# What is needed
The result should be every line that contains the word "fill", taken from the material.

# Materials provided
——————
===== src/rtl/uart_pkg.sv =====
// uart_pkg: types and helpers shared by the UARTsv transmit and receive paths.
// Frame: start bit, data MSB first, even parity, stop bits.
package uart_pkg;

    typedef enum logic [2:0] {
        IDLE,
        START,
        DATA,
        PARITY,
        STOP
    } tx_state_t;

    localparam int DEF_DATA_BITS = 8;
    localparam int DEF_STOP_BITS = 2;
    localparam int FRAME_BITS    = 2 + DEF_DATA_BITS + DEF_STOP_BITS;
    localparam int MAX_DATA_BITS = 32;

    // Zero-extension of the argument leaves the XOR unchanged.
    function automatic logic even_parity(
        input logic [MAX_DATA_BITS-1:0] d
    );
        return ^d;
    endfunction

    function automatic int frame_bits(
        input int data_bits,
        input int stop_bits
    );
        return 2 + data_bits + stop_bits;
    endfunction

endpackage


===== src/rtl/uart_tx_fifo.sv =====
// uart_tx_fifo: synchronous word FIFO feeding the UART transmitter.
// Full/empty decode the registered count; writes while full are dropped.
module uart_tx_fifo #(
    parameter int DATA_BITS  = 8,
    parameter int FIFO_DEPTH = 8
) (
    input  logic                              i_clk,
    input  logic                              i_rst_n,
    input  logic                              i_wr,
    input  logic [DATA_BITS-1:0]              i_wr_data,
    input  logic                              i_pop,
    output logic [DATA_BITS-1:0]              o_rd_data,
    output logic                              o_full,
    output logic                              o_empty,
    output logic [$clog2(FIFO_DEPTH+1)-1:0]   o_count,
    output logic                              o_overflow
);

    localparam int AW = $clog2(FIFO_DEPTH);
    localparam int CW = $clog2(FIFO_DEPTH + 1);

    logic [DATA_BITS-1:0] r_mem [FIFO_DEPTH];
    logic [AW-1:0]        r_wr_ptr;
    logic [AW-1:0]        r_rd_ptr;
    logic [CW-1:0]        r_count;
    logic                 r_overflow;
    logic                 w_push;
    logic                 w_pop;

    assign o_full  = (r_count == CW'(FIFO_DEPTH));
    assign o_empty = (r_count == '0);
    assign w_push  = i_wr && !o_full;
    assign w_pop   = i_pop && !o_empty;

    always_ff @(posedge i_clk) begin
        if (w_push) begin
            r_mem[r_wr_ptr] <= i_wr_data;
        end
    end

    // Power-of-two depth lets the pointers wrap on their own.
    always_ff @(posedge i_clk or negedge i_rst_n) begin
        if (!i_rst_n) begin
            r_wr_ptr   <= '0;
            r_rd_ptr   <= '0;
            r_count    <= '0;
            r_overflow <= 1'b0;
        end else begin
            r_overflow <= i_wr && o_full;
            if (w_push) begin
                r_wr_ptr <= r_wr_ptr + AW'(1);
            end
            if (w_pop) begin
                r_rd_ptr <= r_rd_ptr + AW'(1);
            end
            unique case ({w_push, w_pop})
                2'b10:   r_count <= r_count + CW'(1);
                2'b01:   r_count <= r_count - CW'(1);
                default: r_count <= r_count;
            endcase
        end
    end

    assign o_rd_data  = r_mem[r_rd_ptr];
    assign o_count    = r_count;
    assign o_overflow = r_overflow;

endmodule


===== src/rtl/uart_tx.sv =====
// uart_tx: transmit half of the UARTsv core.
// FIFO-buffered, CTS-gated serialiser with its own baud divider.
module uart_tx
    import uart_pkg::*;
#(
    parameter int SYSCLK_RATE = 4,
    parameter int BAUD_RATE   = 1,
    parameter int DATA_BITS   = 8,
    parameter int STOP_BITS   = 2,
    parameter int FIFO_DEPTH  = 8
) (
    input  logic                            SysClk,
    input  logic                            Rst,
    input  logic [DATA_BITS-1:0]            Tx_Data,
    input  logic                            Tx_Write,
    input  logic                            CTS,
    output logic                            Tx,
    output logic                            Tx_Busy,
    output logic                            Tx_Full,
    output logic                            Tx_Empty,
    output logic [$clog2(FIFO_DEPTH+1)-1:0] Tx_Count,
    output logic                            Overflow
);

    localparam int DIV = SYSCLK_RATE / BAUD_RATE;
    localparam int DW  = $clog2(DIV);
    localparam int BW  = $clog2(DATA_BITS + 1);
    localparam int CW  = $clog2(FIFO_DEPTH + 1);

    tx_state_t            r_state;
    tx_state_t            w_state_next;
    logic [DW-1:0]        r_div;
    logic [BW-1:0]        r_bit;
    logic [DATA_BITS-1:0] r_shift;
    logic [DATA_BITS-1:0] w_shift_next;
    logic                 r_par;
    logic                 w_par_next;
    logic                 r_tx;
    logic                 w_tx_next;
    logic                 w_pop;
    logic                 w_tick;
    logic                 w_last_data;
    logic                 w_last_stop;
    logic                 w_can_start;
    logic [DATA_BITS-1:0] w_head;
    logic                 w_full;
    logic                 w_empty;
    logic                 w_overflow;
    logic [CW-1:0]        w_count;

    uart_tx_fifo #(
        .DATA_BITS  (DATA_BITS),
        .FIFO_DEPTH (FIFO_DEPTH)
    ) u_fifo (
        .i_clk      (SysClk),
        .i_rst_n    (Rst),
        .i_wr       (Tx_Write),
        .i_wr_data  (Tx_Data),
        .i_pop      (w_pop),
        .o_rd_data  (w_head),
        .o_full     (w_full),
        .o_empty    (w_empty),
        .o_count    (w_count),
        .o_overflow (w_overflow)
    );

    assign w_tick      = (r_div == DW'(DIV - 1));
    assign w_last_data = (r_bit == BW'(DATA_BITS - 1));
    assign w_last_stop = (r_bit == BW'(STOP_BITS - 1));
    assign w_can_start = !w_empty && CTS;

    always_ff @(posedge SysClk or negedge Rst) begin
        if (!Rst) begin
            r_state <= IDLE;
        end else begin
            r_state <= w_state_next;
        end
    end

    // CTS is only consulted where a new frame could begin.
    always_comb begin
        w_state_next = r_state;
        w_pop        = 1'b0;
        unique case (r_state)
            IDLE: begin
                if (w_can_start) begin
                    w_state_next = START;
                    w_pop        = 1'b1;
                end
            end
            START: begin
                if (w_tick) begin
                    w_state_next = DATA;
                end
            end
            DATA: begin
                if (w_tick && w_last_data) begin
                    w_state_next = PARITY;
                end
            end
            PARITY: begin
                if (w_tick) begin
                    w_state_next = STOP;
                end
            end
            STOP: begin
                if (w_tick && w_last_stop) begin
                    if (w_can_start) begin
                        w_state_next = START;
                        w_pop        = 1'b1;
                    end else begin
                        w_state_next = IDLE;
                    end
                end
            end
            default: w_state_next = IDLE;
        endcase
    end

    always_comb begin
        w_shift_next = r_shift;
        w_par_next   = r_par;
        if (w_pop) begin
            w_shift_next = w_head;
            w_par_next   = even_parity(MAX_DATA_BITS'(w_head));
        end else if (r_state == DATA && w_tick && !w_last_data) begin
            w_shift_next = {r_shift[DATA_BITS-2:0], 1'b0};
        end
    end

    // Line level is computed for the state being entered, then registered.
    always_comb begin
        w_tx_next = 1'b1;
        unique case (w_state_next)
            START:   w_tx_next = 1'b0;
            DATA:    w_tx_next = w_shift_next[DATA_BITS-1];
            PARITY:  w_tx_next = w_par_next;
            default: w_tx_next = 1'b1;
        endcase
    end

    always_ff @(posedge SysClk or negedge Rst) begin
        if (!Rst) begin
            r_div   <= '0;
            r_bit   <= '0;
            r_shift <= '0;
            r_par   <= 1'b0;
            r_tx    <= 1'b1;
        end else begin
            r_shift <= w_shift_next;
            r_par   <= w_par_next;
            r_tx    <= w_tx_next;
            if (r_state == IDLE || w_tick) begin
                r_div <= '0;
            end else begin
                r_div <= r_div + DW'(1);
            end
            if (w_state_next != r_state) begin
                r_bit <= '0;
            end else if (w_tick) begin
                r_bit <= r_bit + BW'(1);
            end
        end
    end

    assign Tx       = r_tx;
    assign Tx_Busy  = (r_state != IDLE);
    assign Tx_Full  = w_full;
    assign Tx_Empty = w_empty;
    assign Tx_Count = w_count;
    assign Overflow = w_overflow;

endmodule


===== config.mk =====
export PLATFORM = sky130hd
export DESIGN_NAME = uart_tx
export DESIGN_NICKNAME = d
export VERILOG_FILES = /design/src/rtl/uart_pkg.sv /design/src/rtl/uart_tx_fifo.sv /design/src/rtl/uart_tx.sv
export SDC_FILE = /design/constraint.sdc
export NUM_CORES = 1
export LEC_CHECK = 0
export CAP_MARGIN = 20
export CORE_ASPECT_RATIO = 0.7
export CORE_MARGIN = 2
export CORE_UTILIZATION = 50
export DETAILED_ROUTE_END_ITERATION = 16
export GPL_ROUTABILITY_DRIVEN = 0
export PLACE_DENSITY_LB_ADDON = 0.08
export SETUP_SLACK_MARGIN = 0.02
export SYNTH_ARGS = -nofsm -noshare
export SYNTH_HDL_FRONTEND = slang
export SYNTH_HIERARCHICAL = 1
export SYNTH_SLANG_ARGS = --single-unit

===== constraint.sdc =====
create_clock -name SysClk -period 4.3 [get_ports SysClk]
set_clock_uncertainty 0.05 [all_clocks]
set_input_delay 0.86 -clock SysClk [delete_from_list [all_inputs] [get_ports SysClk]]
set_output_delay 0.86 -clock SysClk [all_outputs]
set_load 0.01 [all_outputs]

# After elaboration in Yosys (flattened, before gate mapping)
# Memory sizes are Yosys's and may differ from the RTL's.
# Index checks and enable logic that the tools add are counted.
[op_classes] add_sub_neg=6 n_eq_ne=14 n_mux=20 n_reduce_logical=19
[op_table] op="$reduce_xor A32 Y1" count=1
[op_table] op="$mux W8" count=2
[op_table] op="$mux W3" count=5
[op_table] op="$pmux W3 S5" count=1
[op_table] op="$eq A3 B2 Y1 const B" count=4
[op_table] op="$add A4 B1 Y4 const B" count=2
[op_table] op="$logic_and A1 B1 Y1" count=8
[op_table] op="$mux W4" count=2
[op_table] op="$pmux W4 S2" count=1
[op_table] op="$add A3 B1 Y3 const B" count=2
[op_table] op="$eq A3 B1 Y1 const B" count=2
[op_table] op="$mux W1" count=6
[op_table] op="$reduce_bool A2 Y1" count=3
[op_table] op="$eq A2 B2 Y1 const B" count=2
[op_table] op="$eq A4 B1 Y1 const B" count=1
[op_table] op="$eq A4 B3 Y1 const B" count=1
[op_table] op="$eq A4 B4 Y1 const B" count=1
[op_table] op="$logic_not A4 Y1" count=1
[op_table] op="$sub A4 B1 Y4 const B" count=1
[op_table] op="$eq A3 B3 Y1 const B" count=1
[op_table] op="$logic_not A1 Y1" count=3
[op_table] op="$logic_not A3 Y1" count=1
[op_table] op="$ne A3 B3 Y1" count=1
[op_table] op="$pmux W1 S3" count=1
[op_table] op="other kinds (6)" count=6
[word_totals] reg_bits=30 mem_bits_rw=64 in_bits=12 out_inout_bits=9 word_cells=71 n_memories=1
[mem_list] name="u_fifo.r_mem" words=8 width=8 rd=1 rd_ports_with_merged_regs=0 write_ports=1 line_no="uart_tx_fifo.sv:22" text="logic [DATA_BITS-1:0] r_mem [FIFO_DEPTH];"

# Depth between registers and ports, before layout
[logic_depth] ltp_word=9 ltp_mapped=12 ltp_nobuf=11

# Hierarchy
# Netlist, hierarchy kept.
[by_module_without_submodules] module="uart_tx_fifo" n_inst=1 cells_per_inst=162 area_per_inst_um2=3165.5 seq_area_each_um2=2197.1
[by_module_without_submodules] module="uart_tx" n_inst=1 cells_per_inst=102 area_per_inst_um2=1077.3 seq_area_each_um2=476.7

# Least setup slack after synthesis
# No wires, ideal clock.
[synth_path] path_kind="input to register" start="input CTS" end="register u_fifo.r_count[3] (netlist: u_fifo/o_count[3])" arrival_time_ns=3.303 required_time_ns=4.116 setup_slack_ns=0.813 path_stages=10 path_buffers=1 cell_sequence="or4b_4 a21oi_4 buf_6 o41ai_2 inv_1 ha_1 ha_1 or4b_2 o311ai_0 o211ai_1"
[synth_via] elab_chain_cells=7 elab_cells_between_ends=9 classes_between="eq/ne: 2; mux: 4; reduce/logical: 3"
[synth_rtl] item="start, declared" line_no="uart_tx.sv:16" text="input logic CTS,"
[synth_rtl] item="$logic_and A1 B1 Y1 (*)" line_no="uart_tx.sv:70" text="assign w_can_start = !w_empty && CTS;"
[synth_rtl] item="$mux W1 (*)" line_no="uart_tx.sv:86, uart_tx.sv:108"
[synth_rtl] item="$mux W1" line_no="uart_tx.sv:107" text="if (w_tick && w_last_stop) begin"
[synth_rtl] item="$pmux W1 S2 (*)" line_no="uart_tx.sv:84" text="unique case (r_state)"
[synth_rtl] item="named net w_pop" line_no="uart_tx.sv:40" text="logic w_pop;"
[synth_rtl] item="$logic_and A1 B1 Y1 (*)" line_no="uart_tx_fifo.sv:33" text="assign w_pop = i_pop && !o_empty;"
[synth_rtl] item="named net u_fifo.w_pop" line_no="uart_tx_fifo.sv:28" text="logic w_pop;"
[synth_rtl] item="$eq A2 B1 Y1 / $eq A2 B2 Y1 (equally long branches)" line_no="uart_tx_fifo.sv:56" text="unique case ({w_push, w_pop})"
[synth_rtl] item="$pmux W4 S2 / $reduce_bool A2 Y1 (equally long branches)"
[synth_rtl] item="end signal, assigned" line_no="uart_tx_fifo.sv:57" text="2'b10: r_count <= r_count + CW'(1);"
[synth_rtl] item="end signal, assigned" line_no="uart_tx_fifo.sv:58" text="2'b01: r_count <= r_count - CW'(1);"
[synth_rtl] item="end signal, assigned" line_no="uart_tx_fifo.sv:59" text="default: r_count <= r_count;"
[synth_rtl] item="end, declared" line_no="uart_tx_fifo.sv:25" text="logic [CW-1:0] r_count;"
# The timed path passes the listed nets; every way through them passes the cells marked *.
# A chain may end at the register's enable or synchronous reset.

# Worst setup path after layout
[layout_path] start="input CTS" end="register u_fifo.r_count[3] (netlist: u_fifo/o_count[3])"
[layout_via] elab_chain_cells=7 elab_cells_between_ends=9 classes_between="eq/ne: 2; mux: 4; reduce/logical: 3"
[layout_rtl] item="$logic_and A1 B1 Y1 (*)" line_no="uart_tx.sv:70"
[layout_rtl] item="$mux W1 (*)" line_no="uart_tx.sv:86, uart_tx.sv:108"
[layout_rtl] item="$mux W1" line_no="uart_tx.sv:107"
[layout_rtl] item="$pmux W1 S2 (*)" line_no="uart_tx.sv:84"
[layout_rtl] item="$logic_and A1 B1 Y1 (*)" line_no="uart_tx_fifo.sv:33"
[layout_rtl] item="named net u_fifo.w_pop" line_no="uart_tx_fifo.sv:28"
[layout_rtl] item="$eq A2 B1 Y1 / $eq A2 B2 Y1 (equally long branches)" line_no="uart_tx_fifo.sv:56"
[layout_rtl] item="$pmux W4 S2 / $reduce_bool A2 Y1 (equally long branches)"
# Marked as above.

==> implementation parameters <==
Parameter                              Value

Logic synthesis
  Net count after synthesis ... 285
  Syn Inst Count ... 264
  Fraction of the yosys area taken by sequential cells ... 63.0%
  Number of enable flip-flop cells after synthesis ... 64
  Post-Synthesis Cell Area ... 4240 um2
  YS warnings ... 6
  Count of different cell masters after synthesis ... 50
  Most instantiated flip-flop cell in the synthesis netlist ... sky130_fd_sc_hd__edfxtp_1
  Ys async rst share ... 31.9%
  Flop and latch count out of synthesis ... 94
  Synthesized area divided by synthesized cell count ... 16.1 um2

Run status
  Status ... finished clean

Job
  Max-capacitance violation count ... 0

Drt
  DRC violation count after routing ... 0
  Number of iterations in the first detailed-routing pass ... 4
  Routed length per placed instance ... 17.7 um
  Ratio of routed vias to standard cells ... 5.48
  Vias after detailed routing ... 2182
  First DRT Iteration DRCs ... 102
  Drt total wl ... 7.05 mm
  DRT antenna net count ... 0

CTS
  Clock network latency to the later pin of the worst-skew pair ... 340 ps
  Clock sinks ... 94
  Post-CTS clock slew at the launch and capture registers of the worst setup and hold paths ... 60 ps
  Post-cts sizing count ... 0
  Buffers inserted during post-CTS setup optimization ... 0
  Number of buffers inserted during clock tree synthesis ... 9
  Number of H-tree branching levels ... 3
  TritonCTS clock tree ... built
  CTS hold repair buffers ... 0
  Buffers from clock root to sink, at most ... 2
  Clock root buffer master ... sky130_fd_sc_hd__clkbuf_16

Critical path
  Setup crit start kind ... input port
  CP Capture Type ... flip-flop
  CP arrival ... 3670 ps
  Number of buffers and inverters on the critical path ... 2
  Critical path's slowest cell ... sky130_fd_sc_hd__or4b_2
  Critical setup path kind ... in -> reg
  Critical-path maximum fanout ... 9
  CP most frequent cell ... sky130_fd_sc_hd__ha_1
  Largest delay contributor family on the critical path ... simple AND/OR/NAND/NOR gates
  Critical path data required time ... 4460 ps
  CP cell instances ... clkdlybuf4s50_1 -> or4b_4 -> a21oi_4 -> o41ai_2 -> inv_1 -> ha_1 -> ha_1 -> or4b_2 -> o311ai_0 -> o211ai_1
  CP max stage delay ... 640 ps

Worst hold path
  Worst Hold Class ... reg -> reg

Placed design
  Post-DP HPWL ... 4.62 mm
  Port Buffer Count ... 20

Global routing
  Via count of the first global-routing pass ... 2115
  GRT Residual Overflow ... 0
  Met1 demand-to-capacity share in global routing ... 26.0%
  First-pass GRT wire length ... 11.4 mm
  Met3 capacity usage during global routing ... 5.22%
  Maximum number of pins on one net before global-route repair ... 31
  Global-route total usage across every layer ... 17.0%
  GR met2 Demand/Resource ... 23.5%
  Most Used Layer, Global Route ... met1
  Initial antenna violation count ... 0

Timing
  Number of failing hold endpoints at the final stage ... 0
  Final sum of negative setup slack ... 0 ps
  Count of endpoints failing setup in the final report ... 0
  Unrepaired setup endpoints after global routing ... no
  Highest clock frequency the design can meet ... 284 MHz
  Worst Hold Margin ... 396 ps
  Tightest Pin Transition ... 1040 ps
  Headroom to the max-slew limit ... 30.5%
  Final Critical Period ... 3520 ps
  Slew Viols, Final ... 0
  Ratio of final minimum period to clock period ... 81.8%

Floorplanning
  Height of the chip ... 81.1 um
  Initial standard-cell utilization of the core ... 50.9%
  Die ar. ... 9250 um2
  Area of the core ... 8340 um2
  I/O pin count ... 21
  Number of placement rows ... 28
  Width of the die ... 114 um

Power and ir drop
  Worst IR drop on VDD ... 0.340 mV
  P_leak ... 1.79 nW
  Cell Pwr Density ... 691 nW/um2

Finish
  Most common cell after layout, fill and taps aside ... sky130_fd_sc_hd__edfxtp_1
  Fraction of final layout cells with drive strength greater than 1 ... 14.7%
  Nets ... 309
  Area growth, synth to finish ... 13.4%
  Ant diodes ... 0
  Commonest cells after routing, fill and taps aside ... sky130_fd_sc_hd__edfxtp_1 (64), sky130_fd_sc_hd__dfrtp_1 (29), sky130_fd_sc_hd__clkdlybuf4s50_1 (20)
==> where the power goes <==
part           leakage [nW]  total, mW  internal (mW)  switching [mW]
combinational         0.702       1.14          0.615           0.523
clock                 0.140      0.774          0.452           0.322
sequential            0.949       1.41           1.19           0.224
==> state kept, by name, summed over array words and instances (netlist names) <==
signal,count
u_fifo/r_rd_ptr,3
r_div,2
u_fifo/r_wr_ptr,3
r_bit,4
u_fifo/r_mem,64
r_par,1
Tx,1
u_fifo/o_overflow,1
u_fifo/o_count,4
r_shift,8
r_state,3
==> path summary, 6_finish.rpt <==
check	cells after the start	from	end	slack, ps
worst max-delay path	10	CTS	u_fifo/o_count[3]	780
worst min-delay path	1	r_div[0]	r_div[0]	400
worst max register to register	10	u_fifo/o_count[0]	u_fifo/o_count[3]	1080
worst min register to register	1	r_div[0]	r_div[0]	400
max in group asynchronous	2	Rst	Tx	3020
min in group asynchronous	2	Rst	r_bit[1]	860
==> through the flow <==
stage                     area [um2]  utilization (%)  total power, mW  std cells  setup WS [ps]
after floorplan                 4240                -             2.29        264            813
after global placement          4520             54.2             2.56        382            485
after detailed placement        4520             54.2             2.58        382            417
after CTS                       4810             57.7             3.36        398            771
after global routing            4810             57.7             3.53        398            568
final                           4810             57.7             3.33        398            783
==> cells in the mapped netlist (2+ instances only) <==
| library cell | n | share of area [%] |
|---|---|---|
| sky130_fd_sc_hd__a211oi_1 | 3 | 0.53 |
| sky130_fd_sc_hd__a21boi_0 | 2 | 0.35 |
| sky130_fd_sc_hd__a21o_1 | 5 | 0.88 |
| sky130_fd_sc_hd__a21oi_1 | 2 | 0.24 |
| sky130_fd_sc_hd__a21oi_2 | 3 | 0.62 |
| sky130_fd_sc_hd__a22o_1 | 4 | 0.83 |
| sky130_fd_sc_hd__and2_1 | 2 | 0.29 |
| sky130_fd_sc_hd__and3b_1 | 2 | 0.41 |
| sky130_fd_sc_hd__buf_1 | 2 | 0.18 |
| sky130_fd_sc_hd__buf_2 | 4 | 0.47 |
| sky130_fd_sc_hd__buf_6 | 3 | 0.80 |
| sky130_fd_sc_hd__dfrtp_1 | 29 | 17 |
| sky130_fd_sc_hd__edfxtp_1 | 64 | 45 |
| sky130_fd_sc_hd__ha_1 | 8 | 2.4 |
| sky130_fd_sc_hd__inv_1 | 12 | 1.1 |
| sky130_fd_sc_hd__mux2_2 | 11 | 2.9 |
| sky130_fd_sc_hd__mux4_1 | 16 | 9.9 |
| sky130_fd_sc_hd__nand2_1 | 12 | 1.1 |
| sky130_fd_sc_hd__nand2b_1 | 2 | 0.29 |
| sky130_fd_sc_hd__nand3_1 | 5 | 0.59 |
| sky130_fd_sc_hd__nand3b_1 | 2 | 0.35 |
| sky130_fd_sc_hd__nand4b_1 | 2 | 0.41 |
| sky130_fd_sc_hd__nor2_1 | 15 | 1.3 |
| sky130_fd_sc_hd__nor3_1 | 6 | 0.71 |
| sky130_fd_sc_hd__nor3b_1 | 5 | 0.88 |
| sky130_fd_sc_hd__o21ai_0 | 4 | 0.47 |
| sky130_fd_sc_hd__or4b_4 | 2 | 0.65 |
| sky130_fd_sc_hd__xnor2_1 | 13 | 2.7 |
| sky130_fd_sc_hd__xor2_1 | 3 | 0.62 |
==> kinds of logic after synthesis <==
| kind of cell | count (synthesis) | synth area share (%) |
|---|---|---|
| multiplexers | 28 | 13.1 |
| adder cells (fa/ha/maj) | 9 | 2.83 |
| XOR/XNOR | 16 | 3.30 |
| AND/OR/NAND/NOR | 63 | 8.61 |
| flip-flops | 94 | 63.0 |
| buffers and inverters | 23 | 3.07 |
| AO/OA/AOI/OAI | 31 | 6.10 |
——————
# Exercise result
  Most common cell after layout, fill and taps aside ... sky130_fd_sc_hd__edfxtp_1
  Commonest cells after routing, fill and taps aside ... sky130_fd_sc_hd__edfxtp_1 (64), sky130_fd_sc_hd__dfrtp_1 (29), sky130_fd_sc_hd__clkdlybuf4s50_1 (20)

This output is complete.